Assignment: From the entries below, return only the lines starting at the one that contains "- The worst clock" and ending at the one that contains "- The mean area", exactly as they stand.

Records provided:
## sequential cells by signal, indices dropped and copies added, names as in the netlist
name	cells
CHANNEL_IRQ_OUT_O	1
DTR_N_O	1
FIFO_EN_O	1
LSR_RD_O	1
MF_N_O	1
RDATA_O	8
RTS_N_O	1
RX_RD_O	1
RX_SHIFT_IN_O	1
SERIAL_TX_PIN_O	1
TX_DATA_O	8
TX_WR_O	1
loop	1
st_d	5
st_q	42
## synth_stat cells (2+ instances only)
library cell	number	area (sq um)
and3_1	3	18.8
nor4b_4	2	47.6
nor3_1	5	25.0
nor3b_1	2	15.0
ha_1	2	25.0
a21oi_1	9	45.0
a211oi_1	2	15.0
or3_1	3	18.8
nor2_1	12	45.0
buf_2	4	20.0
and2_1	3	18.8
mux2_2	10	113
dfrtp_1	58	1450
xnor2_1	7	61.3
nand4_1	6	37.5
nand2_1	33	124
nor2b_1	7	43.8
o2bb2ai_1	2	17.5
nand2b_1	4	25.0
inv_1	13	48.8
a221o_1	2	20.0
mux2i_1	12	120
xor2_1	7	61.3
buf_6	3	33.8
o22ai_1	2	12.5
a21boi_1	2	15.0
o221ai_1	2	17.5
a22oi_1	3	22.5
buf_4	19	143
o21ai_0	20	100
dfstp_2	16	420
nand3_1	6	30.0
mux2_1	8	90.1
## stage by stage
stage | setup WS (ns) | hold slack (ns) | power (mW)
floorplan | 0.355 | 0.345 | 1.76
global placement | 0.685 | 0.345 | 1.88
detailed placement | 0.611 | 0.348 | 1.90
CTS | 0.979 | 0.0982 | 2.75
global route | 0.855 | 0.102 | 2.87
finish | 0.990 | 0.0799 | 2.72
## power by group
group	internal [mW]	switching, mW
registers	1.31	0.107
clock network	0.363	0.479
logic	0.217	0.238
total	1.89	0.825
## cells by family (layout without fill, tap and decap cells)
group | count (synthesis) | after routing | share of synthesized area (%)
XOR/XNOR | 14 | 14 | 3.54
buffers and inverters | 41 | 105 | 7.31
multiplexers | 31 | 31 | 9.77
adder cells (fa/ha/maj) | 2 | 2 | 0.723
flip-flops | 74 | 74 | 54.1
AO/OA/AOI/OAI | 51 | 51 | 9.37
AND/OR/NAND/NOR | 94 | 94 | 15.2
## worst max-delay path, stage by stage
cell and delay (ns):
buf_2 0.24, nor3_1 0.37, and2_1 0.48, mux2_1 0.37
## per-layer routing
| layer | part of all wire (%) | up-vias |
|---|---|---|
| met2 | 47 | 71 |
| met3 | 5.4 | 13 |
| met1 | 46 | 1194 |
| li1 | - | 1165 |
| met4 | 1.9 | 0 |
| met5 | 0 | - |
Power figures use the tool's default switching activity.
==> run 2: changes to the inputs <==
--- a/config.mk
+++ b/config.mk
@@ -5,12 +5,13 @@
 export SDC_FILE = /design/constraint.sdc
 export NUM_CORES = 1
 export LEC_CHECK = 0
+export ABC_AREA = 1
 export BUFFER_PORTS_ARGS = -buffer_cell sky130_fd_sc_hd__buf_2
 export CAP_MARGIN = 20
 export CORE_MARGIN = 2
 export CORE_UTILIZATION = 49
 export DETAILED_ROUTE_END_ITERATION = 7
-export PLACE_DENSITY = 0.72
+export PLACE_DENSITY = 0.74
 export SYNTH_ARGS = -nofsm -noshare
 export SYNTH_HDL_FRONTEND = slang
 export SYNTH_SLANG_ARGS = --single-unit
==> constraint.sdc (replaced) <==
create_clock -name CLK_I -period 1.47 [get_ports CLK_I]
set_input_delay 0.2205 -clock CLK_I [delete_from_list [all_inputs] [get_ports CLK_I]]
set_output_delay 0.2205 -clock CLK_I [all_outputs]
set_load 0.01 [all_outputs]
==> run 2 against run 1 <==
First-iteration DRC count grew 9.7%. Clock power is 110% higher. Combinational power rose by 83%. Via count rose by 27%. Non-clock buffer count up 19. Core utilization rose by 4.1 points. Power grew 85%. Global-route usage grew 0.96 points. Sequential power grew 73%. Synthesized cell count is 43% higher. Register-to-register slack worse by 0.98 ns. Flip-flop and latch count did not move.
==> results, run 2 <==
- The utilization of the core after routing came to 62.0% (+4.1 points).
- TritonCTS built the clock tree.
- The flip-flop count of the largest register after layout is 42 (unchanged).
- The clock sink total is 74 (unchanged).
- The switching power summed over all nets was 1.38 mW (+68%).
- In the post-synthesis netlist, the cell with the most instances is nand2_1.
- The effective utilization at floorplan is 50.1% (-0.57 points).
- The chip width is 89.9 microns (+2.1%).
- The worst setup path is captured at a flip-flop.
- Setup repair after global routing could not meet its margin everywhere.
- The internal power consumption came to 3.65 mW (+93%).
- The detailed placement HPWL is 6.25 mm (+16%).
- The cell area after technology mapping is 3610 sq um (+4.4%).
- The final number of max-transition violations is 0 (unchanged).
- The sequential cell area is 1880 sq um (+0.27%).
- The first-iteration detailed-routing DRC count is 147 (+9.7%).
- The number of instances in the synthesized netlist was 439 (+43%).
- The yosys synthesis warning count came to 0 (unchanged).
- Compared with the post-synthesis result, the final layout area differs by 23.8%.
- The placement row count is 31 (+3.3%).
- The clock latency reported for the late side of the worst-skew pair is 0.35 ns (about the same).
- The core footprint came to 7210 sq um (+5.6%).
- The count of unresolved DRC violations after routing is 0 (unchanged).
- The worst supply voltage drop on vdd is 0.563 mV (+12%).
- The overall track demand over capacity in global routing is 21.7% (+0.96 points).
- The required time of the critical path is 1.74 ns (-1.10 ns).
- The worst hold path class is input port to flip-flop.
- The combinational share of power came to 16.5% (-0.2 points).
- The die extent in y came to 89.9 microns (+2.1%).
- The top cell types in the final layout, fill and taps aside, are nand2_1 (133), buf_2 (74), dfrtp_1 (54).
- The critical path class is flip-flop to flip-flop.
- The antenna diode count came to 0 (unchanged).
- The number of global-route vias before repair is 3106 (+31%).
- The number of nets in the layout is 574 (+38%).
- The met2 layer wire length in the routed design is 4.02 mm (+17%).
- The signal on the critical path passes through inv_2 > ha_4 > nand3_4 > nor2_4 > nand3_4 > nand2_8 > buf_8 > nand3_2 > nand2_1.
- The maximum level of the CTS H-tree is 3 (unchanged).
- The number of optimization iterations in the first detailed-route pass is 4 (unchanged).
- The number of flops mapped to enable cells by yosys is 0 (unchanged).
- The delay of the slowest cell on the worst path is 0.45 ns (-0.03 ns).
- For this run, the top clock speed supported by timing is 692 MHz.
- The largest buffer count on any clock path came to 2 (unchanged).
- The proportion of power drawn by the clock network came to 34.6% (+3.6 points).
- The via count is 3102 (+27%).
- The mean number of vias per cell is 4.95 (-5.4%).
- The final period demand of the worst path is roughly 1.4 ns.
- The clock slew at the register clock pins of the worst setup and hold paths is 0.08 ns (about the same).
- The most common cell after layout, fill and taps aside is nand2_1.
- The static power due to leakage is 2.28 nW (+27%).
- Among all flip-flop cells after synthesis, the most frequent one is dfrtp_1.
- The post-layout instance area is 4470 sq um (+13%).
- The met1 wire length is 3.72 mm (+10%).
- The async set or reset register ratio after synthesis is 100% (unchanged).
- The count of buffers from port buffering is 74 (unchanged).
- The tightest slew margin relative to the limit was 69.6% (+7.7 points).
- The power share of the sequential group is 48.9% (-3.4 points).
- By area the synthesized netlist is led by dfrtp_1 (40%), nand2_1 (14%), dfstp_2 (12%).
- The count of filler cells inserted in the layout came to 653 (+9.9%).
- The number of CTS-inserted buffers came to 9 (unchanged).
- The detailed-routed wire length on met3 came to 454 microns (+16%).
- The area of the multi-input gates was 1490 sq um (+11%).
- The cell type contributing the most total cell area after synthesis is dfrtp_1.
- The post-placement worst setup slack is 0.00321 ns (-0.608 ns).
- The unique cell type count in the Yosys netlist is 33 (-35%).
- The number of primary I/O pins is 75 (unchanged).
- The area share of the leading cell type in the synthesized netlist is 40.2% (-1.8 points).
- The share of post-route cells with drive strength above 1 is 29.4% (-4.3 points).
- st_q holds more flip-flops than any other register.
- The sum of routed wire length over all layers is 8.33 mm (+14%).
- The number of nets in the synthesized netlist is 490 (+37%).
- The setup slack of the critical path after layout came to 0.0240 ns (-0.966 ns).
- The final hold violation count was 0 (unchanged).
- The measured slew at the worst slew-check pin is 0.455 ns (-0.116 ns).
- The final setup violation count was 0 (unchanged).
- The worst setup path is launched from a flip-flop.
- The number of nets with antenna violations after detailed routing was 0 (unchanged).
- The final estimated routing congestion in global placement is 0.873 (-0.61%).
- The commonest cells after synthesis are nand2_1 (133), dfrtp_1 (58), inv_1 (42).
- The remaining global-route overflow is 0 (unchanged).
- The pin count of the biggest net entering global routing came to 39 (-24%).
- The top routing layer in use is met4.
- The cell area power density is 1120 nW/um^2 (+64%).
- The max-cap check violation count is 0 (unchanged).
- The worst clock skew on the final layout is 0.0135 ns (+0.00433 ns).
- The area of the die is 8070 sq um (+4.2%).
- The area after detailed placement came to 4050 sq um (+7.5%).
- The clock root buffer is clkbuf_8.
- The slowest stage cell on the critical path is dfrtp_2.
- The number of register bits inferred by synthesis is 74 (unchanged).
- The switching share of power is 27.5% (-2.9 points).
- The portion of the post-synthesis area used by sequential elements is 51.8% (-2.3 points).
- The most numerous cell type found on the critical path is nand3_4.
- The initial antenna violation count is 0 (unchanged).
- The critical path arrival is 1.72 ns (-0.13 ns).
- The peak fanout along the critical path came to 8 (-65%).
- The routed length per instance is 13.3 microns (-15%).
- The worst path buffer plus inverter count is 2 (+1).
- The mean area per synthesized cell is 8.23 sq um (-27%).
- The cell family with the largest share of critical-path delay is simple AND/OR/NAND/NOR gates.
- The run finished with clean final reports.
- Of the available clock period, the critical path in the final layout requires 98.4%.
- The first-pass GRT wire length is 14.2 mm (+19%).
===== src/hw/ifeb_bus_port.sv =====
`include "ifeb_defs.svh"

module ifeb_bus_port (
  input wire logic clk_sys_in, // System clock.
  input wire logic rst_n_in, // Synchronous reset, active low.
  input wire ifeb_pkg::ifeb_wb_req_t req_in, // Bus request.
  output logic ack_out, // Acknowledge, one cycle.
  output ifeb_pkg::ifeb_sel_t sel_out, // Decoded register.
  output logic take_out, // Request seen, ack not yet given.
  output logic wr_fire_out, // Write takes effect this edge.
  output logic rd_fire_out // Read completes this edge.
);

  // ----------------------------------------------------------------------
  // Address decode.
  // ----------------------------------------------------------------------
  always_comb begin
    if (req_in.adr == `IFEB_ADR_FLAGS3) begin
      sel_out = ifeb_pkg::IFEB_SEL_FLAGS3;
    end else if (req_in.adr == `IFEB_ADR_FLAGS4) begin
      sel_out = ifeb_pkg::IFEB_SEL_FLAGS4;
    end else if (req_in.adr == `IFEB_ADR_EN0) begin
      sel_out = ifeb_pkg::IFEB_SEL_EN0;
    end else if (req_in.adr == `IFEB_ADR_EN1) begin
      sel_out = ifeb_pkg::IFEB_SEL_EN1;
    end else if (req_in.adr == `IFEB_ADR_EN2) begin
      sel_out = ifeb_pkg::IFEB_SEL_EN2;
    end else if (req_in.adr == `IFEB_ADR_STATUS) begin
      sel_out = ifeb_pkg::IFEB_SEL_STATUS;
    end else if (req_in.adr == `IFEB_ADR_MASK) begin
      sel_out = ifeb_pkg::IFEB_SEL_MASK;
    end else begin
      sel_out = ifeb_pkg::IFEB_SEL_NONE;
    end
  end

  // Strobes for the edge that sees the request and the edge that ends it.
  assign take_out = req_in.cyc & req_in.stb & ~ack_out;
  assign wr_fire_out = req_in.cyc & req_in.stb & ack_out & req_in.we;
  assign rd_fire_out = req_in.cyc & req_in.stb & ack_out & ~req_in.we;

  // Ack rises one edge after the request and falls on the next edge.
  always_ff @(posedge clk_sys_in) begin
    if (!rst_n_in) begin
      ack_out <= 1'b0;
    end else begin
      ack_out <= take_out;
    end
  end

endmodule : ifeb_bus_port


===== src/hw/ifeb_top.sv =====
// Contract
// - Flag reads 1 after its source requested.
// - Enable 1 allows request; 0 blocks it.
// - Unimplemented bits read 0, ignore writes.
// - Implemented flags and enables reset to 0.
// - Software reads and writes every implemented bit.
// - Flag register 3 upper byte layout.
// - Flag register 3 lower byte layout.
// - Flag register 4 layout, upper byte empty.
// - Enable register 0 upper byte layout.
// - Enable register 0 lower byte layout.
// - Enable register 1 upper byte layout.
// - Enable register 1 lower byte layout.
// - Enable register 2 layout, bit 13 empty.
//
// The register addresses and the Wishbone register port were chosen for this implementation.
`include "ifeb_defs.svh"

module ifeb_top (
  input wire logic clk_sys_in, // System clock, 40 MHz.
  input wire logic rst_n_in, // Synchronous reset, active low.
  input wire logic wb_cyc_in, // Bus cycle.
  input wire logic wb_stb_in, // Bus strobe.
  input wire logic wb_we_in, // Bus write.
  input wire logic [7:0] wb_adr_in, // Bus byte address.
  input wire logic [3:0] wb_sel_in, // Bus byte lanes.
  input wire logic [31:0] wb_dat_in, // Bus write data.
  output logic [31:0] wb_dat_out, // Bus read data.
  output logic wb_ack_out, // Bus acknowledge.
  input wire logic [15:0] evt_3_in, // Event pulses, flag register 3.
  input wire logic [15:0] evt_4_in, // Event pulses, flag register 4.
  input wire logic [15:0] flags_0_in, // Flags paired with enables 0.
  input wire logic [15:0] flags_1_in, // Flags paired with enables 1.
  input wire logic [15:0] flags_2_in, // Flags paired with enables 2.
  input wire logic [15:0] en_3_in, // Enables paired with flags 3.
  input wire logic [15:0] en_4_in, // Enables paired with flags 4.
  output logic [15:0] pend_0_out, // Pending, enable register 0 sources.
  output logic [15:0] pend_1_out, // Pending, enable register 1 sources.
  output logic [15:0] pend_2_out, // Pending, enable register 2 sources.
  output logic [15:0] pend_3_out, // Pending, flag register 3 sources.
  output logic [15:0] pend_4_out, // Pending, flag register 4 sources.
  output logic irq_out // Bus-side interrupt, level.
);

  // ----------------------------------------------------------------------
  // Bus front end.
  // ----------------------------------------------------------------------
  ifeb_pkg::ifeb_wb_req_t req;
  ifeb_pkg::ifeb_sel_t sel;
  logic take;
  logic wr_fire;
  logic rd_fire;
  logic [1:0] lane;

  // Gather the bus signals into one request.
  always_comb begin
    req.cyc = wb_cyc_in;
    req.stb = wb_stb_in;
    req.we = wb_we_in;
    req.adr = wb_adr_in;
    req.sel = wb_sel_in;
    req.dat = wb_dat_in;
  end

  ifeb_bus_port u_bus (
    .clk_sys_in(clk_sys_in),
    .rst_n_in(rst_n_in),
    .req_in(req),
    .ack_out(wb_ack_out),
    .sel_out(sel),
    .take_out(take),
    .wr_fire_out(wr_fire),
    .rd_fire_out(rd_fire)
  );

  // Only the low two lanes carry register bits.
  assign lane = wr_fire ? req.sel[1:0] : 2'b00;

  // ----------------------------------------------------------------------
  // Flag and enable registers.
  // ----------------------------------------------------------------------
  logic [15:0] flags3;
  logic [15:0] flags4;
  logic [15:0] en0;
  logic [15:0] en1;
  logic [15:0] en2;
  logic [1:0] wr3;
  logic [1:0] wr4;
  logic [1:0] wre0;
  logic [1:0] wre1;
  logic [1:0] wre2;

  // Route the write lanes to the addressed register only.
  always_comb begin
    wr3 = (sel == ifeb_pkg::IFEB_SEL_FLAGS3) ? lane : 2'b00;
    wr4 = (sel == ifeb_pkg::IFEB_SEL_FLAGS4) ? lane : 2'b00;
    wre0 = (sel == ifeb_pkg::IFEB_SEL_EN0) ? lane : 2'b00;
    wre1 = (sel == ifeb_pkg::IFEB_SEL_EN1) ? lane : 2'b00;
    wre2 = (sel == ifeb_pkg::IFEB_SEL_EN2) ? lane : 2'b00;
  end

  // Flag register 3: sources set bits, software writes them too.
  ifeb_bit_reg #(.IMPL(`IFEB_IMPL_FLAGS3)) u_flags3 (
    .clk_sys_in(clk_sys_in),
    .rst_n_in(rst_n_in),
    .wr_lane_in(wr3),
    .wdata_in(req.dat[15:0]),
    .set_in(evt_3_in),
    .q_out(flags3)
  );

  // Flag register 4.
  ifeb_bit_reg #(.IMPL(`IFEB_IMPL_FLAGS4)) u_flags4 (
    .clk_sys_in(clk_sys_in),
    .rst_n_in(rst_n_in),
    .wr_lane_in(wr4),
    .wdata_in(req.dat[15:0]),
    .set_in(evt_4_in),
    .q_out(flags4)
  );

  // Enable registers change only by software.
  ifeb_bit_reg #(.IMPL(`IFEB_IMPL_EN0)) u_en0 (
    .clk_sys_in(clk_sys_in),
    .rst_n_in(rst_n_in),
    .wr_lane_in(wre0),
    .wdata_in(req.dat[15:0]),
    .set_in(`IFEB_IMPL_NONE),
    .q_out(en0)
  );

  ifeb_bit_reg #(.IMPL(`IFEB_IMPL_EN1)) u_en1 (
    .clk_sys_in(clk_sys_in),
    .rst_n_in(rst_n_in),
    .wr_lane_in(wre1),
    .wdata_in(req.dat[15:0]),
    .set_in(`IFEB_IMPL_NONE),
    .q_out(en1)
  );

  ifeb_bit_reg #(.IMPL(`IFEB_IMPL_EN2)) u_en2 (
    .clk_sys_in(clk_sys_in),
    .rst_n_in(rst_n_in),
    .wr_lane_in(wre2),
    .wdata_in(req.dat[15:0]),
    .set_in(`IFEB_IMPL_NONE),
    .q_out(en2)
  );

  // ----------------------------------------------------------------------
  // Pending requests toward the priority logic.
  // ----------------------------------------------------------------------
  // A flag with a cleared enable stays readable but is not forwarded.
  always_ff @(posedge clk_sys_in) begin
    if (!rst_n_in) begin
      pend_0_out <= `IFEB_RST_REG;
      pend_1_out <= `IFEB_RST_REG;
      pend_2_out <= `IFEB_RST_REG;
      pend_3_out <= `IFEB_RST_REG;
      pend_4_out <= `IFEB_RST_REG;
    end else begin
      pend_0_out <= flags_0_in & en0;
      pend_1_out <= flags_1_in & en1;
      pend_2_out <= flags_2_in & en2;
      pend_3_out <= flags3 & en_3_in;
      pend_4_out <= flags4 & en_4_in;
    end
  end

  // ----------------------------------------------------------------------
  // Bus-side event status, mask and interrupt.
  // ----------------------------------------------------------------------
  logic [2:0] evt_status;
  logic [2:0] evt_mask;
  logic [2:0] evt_snap;
  logic [2:0] evt_set;
  logic [2:0] evt_clr;

  // New flag in register 3 or 4, or an access to an unmapped address.
  always_comb begin
    evt_set = `IFEB_RST_EVT;
    evt_set[`IFEB_EVT_NEW3] = |(evt_3_in & `IFEB_IMPL_FLAGS3 & ~flags3);
    evt_set[`IFEB_EVT_NEW4] = |(evt_4_in & `IFEB_IMPL_FLAGS4 & ~flags4);
    evt_set[`IFEB_EVT_BADADR] = take & (sel == ifeb_pkg::IFEB_SEL_NONE);
    evt_clr = `IFEB_RST_EVT;
    if (rd_fire && sel == ifeb_pkg::IFEB_SEL_STATUS) begin
      evt_clr = evt_snap;
    end
  end

  // Only bits that the read returned are cleared; a set in that edge wins.
  always_ff @(posedge clk_sys_in) begin
    if (!rst_n_in) begin
      evt_status <= `IFEB_RST_EVT;
    end else begin
      evt_status <= (evt_status & ~evt_clr) | evt_set;
    end
  end

  // Mask register written from the low lane.
  always_ff @(posedge clk_sys_in) begin
    if (!rst_n_in) begin
      evt_mask <= `IFEB_RST_EVT;
    end else if (lane[0] && sel == ifeb_pkg::IFEB_SEL_MASK) begin
      evt_mask <= req.dat[2:0];
    end
  end

  // Interrupt follows the masked status one edge later.
  always_ff @(posedge clk_sys_in) begin
    if (!rst_n_in) begin
      irq_out <= 1'b0;
    end else begin
      irq_out <= |(evt_status & evt_mask);
    end
  end

  // ----------------------------------------------------------------------
  // Read data, captured with the ack.
  // ----------------------------------------------------------------------
  always_ff @(posedge clk_sys_in) begin
    if (!rst_n_in) begin
      wb_dat_out <= 32'h00000000;
      evt_snap <= `IFEB_RST_EVT;
    end else if (take) begin
      evt_snap <= `IFEB_RST_EVT;
      case (sel)
        ifeb_pkg::IFEB_SEL_FLAGS3: wb_dat_out <= {16'h0000, flags3};
        ifeb_pkg::IFEB_SEL_FLAGS4: wb_dat_out <= {16'h0000, flags4};
        ifeb_pkg::IFEB_SEL_EN0: wb_dat_out <= {16'h0000, en0};
        ifeb_pkg::IFEB_SEL_EN1: wb_dat_out <= {16'h0000, en1};
        ifeb_pkg::IFEB_SEL_EN2: wb_dat_out <= {16'h0000, en2};
        ifeb_pkg::IFEB_SEL_STATUS: begin
          wb_dat_out <= {29'h00000000, evt_status};
          evt_snap <= req.we ? `IFEB_RST_EVT : evt_status;
        end
        ifeb_pkg::IFEB_SEL_MASK: wb_dat_out <= {29'h00000000, evt_mask};
        default: wb_dat_out <= 32'h00000000;
      endcase
    end
  end

  // ----------------------------------------------------------------------
  // Checks.
  // ----------------------------------------------------------------------
  AST_FLAG_SET: assert property (
    @(posedge clk_sys_in) disable iff (!rst_n_in)
    (evt_3_in[13] && evt_4_in[7]) |=> (flags3[13] && flags4[7]))
    else $error("Event did not set its flag.");

  AST_FLAG_HOLD: assert property (
    @(posedge clk_sys_in) disable iff (!rst_n_in)
    (flags3[0] && !(wr3[0] && !req.dat[0])) |=> flags3[0])
    else $error("Flag dropped without a clearing write.");

  AST_UNIMPL_ZERO: assert property (
    @(posedge clk_sys_in) disable iff (!rst_n_in)
    ((flags3 & ~`IFEB_IMPL_FLAGS3) == 16'h0000)
    && ((flags4 & ~`IFEB_IMPL_FLAGS4) == 16'h0000)
    && en0[15] == 1'b0 && en1[2] == 1'b0 && en2[13] == 1'b0)
    else $error("Unimplemented bit reads one.");

  AST_RESET_ZERO: assert property (
    @(posedge clk_sys_in) disable iff (!rst_n_in)
    $rose(rst_n_in) |-> (flags3 == 16'h0000 && flags4 == 16'h0000
    && en0 == 16'h0000 && en1 == 16'h0000 && en2 == 16'h0000))
    else $error("Register not zero after reset.");

  AST_WRITE_TAKES: assert property (
    @(posedge clk_sys_in) disable iff (!rst_n_in)
    (wr_fire && sel == ifeb_pkg::IFEB_SEL_EN1 && req.sel == 4'h3)
    |=> (en1 == ($past(req.dat[15:0]) & `IFEB_IMPL_EN1)))
    else $error("Enable write not stored.");

  AST_WRITE_CLEARS: assert property (
    @(posedge clk_sys_in) disable iff (!rst_n_in)
    (wr3 == 2'b11 && req.dat[15:0] == 16'h0000 && evt_3_in == 16'h0000)
    |=> (flags3 == 16'h0000))
    else $error("Flag write did not clear.");

  AST_LAYOUT_EN2: assert property (
    @(posedge clk_sys_in) disable iff (!rst_n_in)
    (wre2 == 2'b11 && req.dat[15:0] == 16'hFFFF) |=> (en2 == 16'hDFFF))
    else $error("Enable register 2 layout wrong.");

  AST_PEND_GATE: assert property (
    @(posedge clk_sys_in) disable iff (!rst_n_in)
    ##1 (pend_3_out == ($past(flags3) & $past(en_3_in))
    && pend_0_out == ($past(flags_0_in) & $past(en0))))
    else $error("Pending not flag and enable.");

  AST_PEND_BLOCK: assert property (
    @(posedge clk_sys_in) disable iff (!rst_n_in)
    (en0[8] == 1'b0) |=> (pend_0_out[8] == 1'b0))
    else $error("Disabled source forwarded.");

  AST_ACK_PULSE: assert property (
    @(posedge clk_sys_in) disable iff (!rst_n_in)
    (wb_cyc_in && wb_stb_in && !wb_ack_out) |=> wb_ack_out ##1 !wb_ack_out)
    else $error("Ack not a one-cycle answer.");

  AST_FLAG4_SET: assert property (
    @(posedge clk_sys_in) disable iff (!rst_n_in)
    (evt_4_in[1] && evt_4_in[2]) |=> (flags4[2:1] == 2'b11))
    else $error("Error event did not set its flag.");

  AST_PEND_BLOCK3: assert property (
    @(posedge clk_sys_in) disable iff (!rst_n_in)
    (en_3_in == 16'h0000) |=> (pend_3_out == 16'h0000))
    else $error("Flag forwarded without enable.");

  AST_EN_HOLD: assert property (
    @(posedge clk_sys_in) disable iff (!rst_n_in)
    (wre0 == 2'b00) |=> (en0 == $past(en0)))
    else $error("Enable changed without a write.");

  AST_WRITE_LANE: assert property (
    @(posedge clk_sys_in) disable iff (!rst_n_in)
    (wre1 == 2'b01) |=> (en1[15:8] == $past(en1[15:8])))
    else $error("Unselected byte lane was written.");

  AST_UNMAPPED_READ: assert property (
    @(posedge clk_sys_in) disable iff (!rst_n_in)
    (take && sel == ifeb_pkg::IFEB_SEL_NONE)
    |=> (wb_dat_out == 32'h00000000))
    else $error("Unmapped address did not read zero.");

  AST_BADADR_SET: assert property (
    @(posedge clk_sys_in) disable iff (!rst_n_in)
    (take && sel == ifeb_pkg::IFEB_SEL_NONE)
    |=> evt_status[`IFEB_EVT_BADADR])
    else $error("Bad address not recorded.");

  AST_STATUS_STICKY: assert property (
    @(posedge clk_sys_in) disable iff (!rst_n_in)
    (evt_status[0] && !(rd_fire && sel == ifeb_pkg::IFEB_SEL_STATUS))
    |=> evt_status[0])
    else $error("Status bit dropped without a read.");

  AST_IRQ_LEVEL: assert property (
    @(posedge clk_sys_in) disable iff (!rst_n_in)
    ##1 (irq_out == $past(|(evt_status & evt_mask))))
    else $error("Interrupt does not follow masked status.");

  AST_RESET_OUT: assert property (
    @(posedge clk_sys_in) disable iff (!rst_n_in)
    $rose(rst_n_in) |-> (pend_3_out == 16'h0000 && irq_out == 1'b0
    && wb_ack_out == 1'b0 && wb_dat_out == 32'h00000000))
    else $error("Output not zero after reset.");

endmodule : ifeb_top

Task output:
- The worst clock skew on the final layout is 0.0135 ns (+0.00433 ns).
- The area of the die is 8070 sq um (+4.2%).
- The area after detailed placement came to 4050 sq um (+7.5%).
- The clock root buffer is clkbuf_8.
- The slowest stage cell on the critical path is dfrtp_2.
- The number of register bits inferred by synthesis is 74 (unchanged).
- The switching share of power is 27.5% (-2.9 points).
- The portion of the post-synthesis area used by sequential elements is 51.8% (-2.3 points).
- The most numerous cell type found on the critical path is nand3_4.
- The initial antenna violation count is 0 (unchanged).
- The critical path arrival is 1.72 ns (-0.13 ns).
- The peak fanout along the critical path came to 8 (-65%).
- The routed length per instance is 13.3 microns (-15%).
- The worst path buffer plus inverter count is 2 (+1).
- The mean area per synthesized cell is 8.23 sq um (-27%).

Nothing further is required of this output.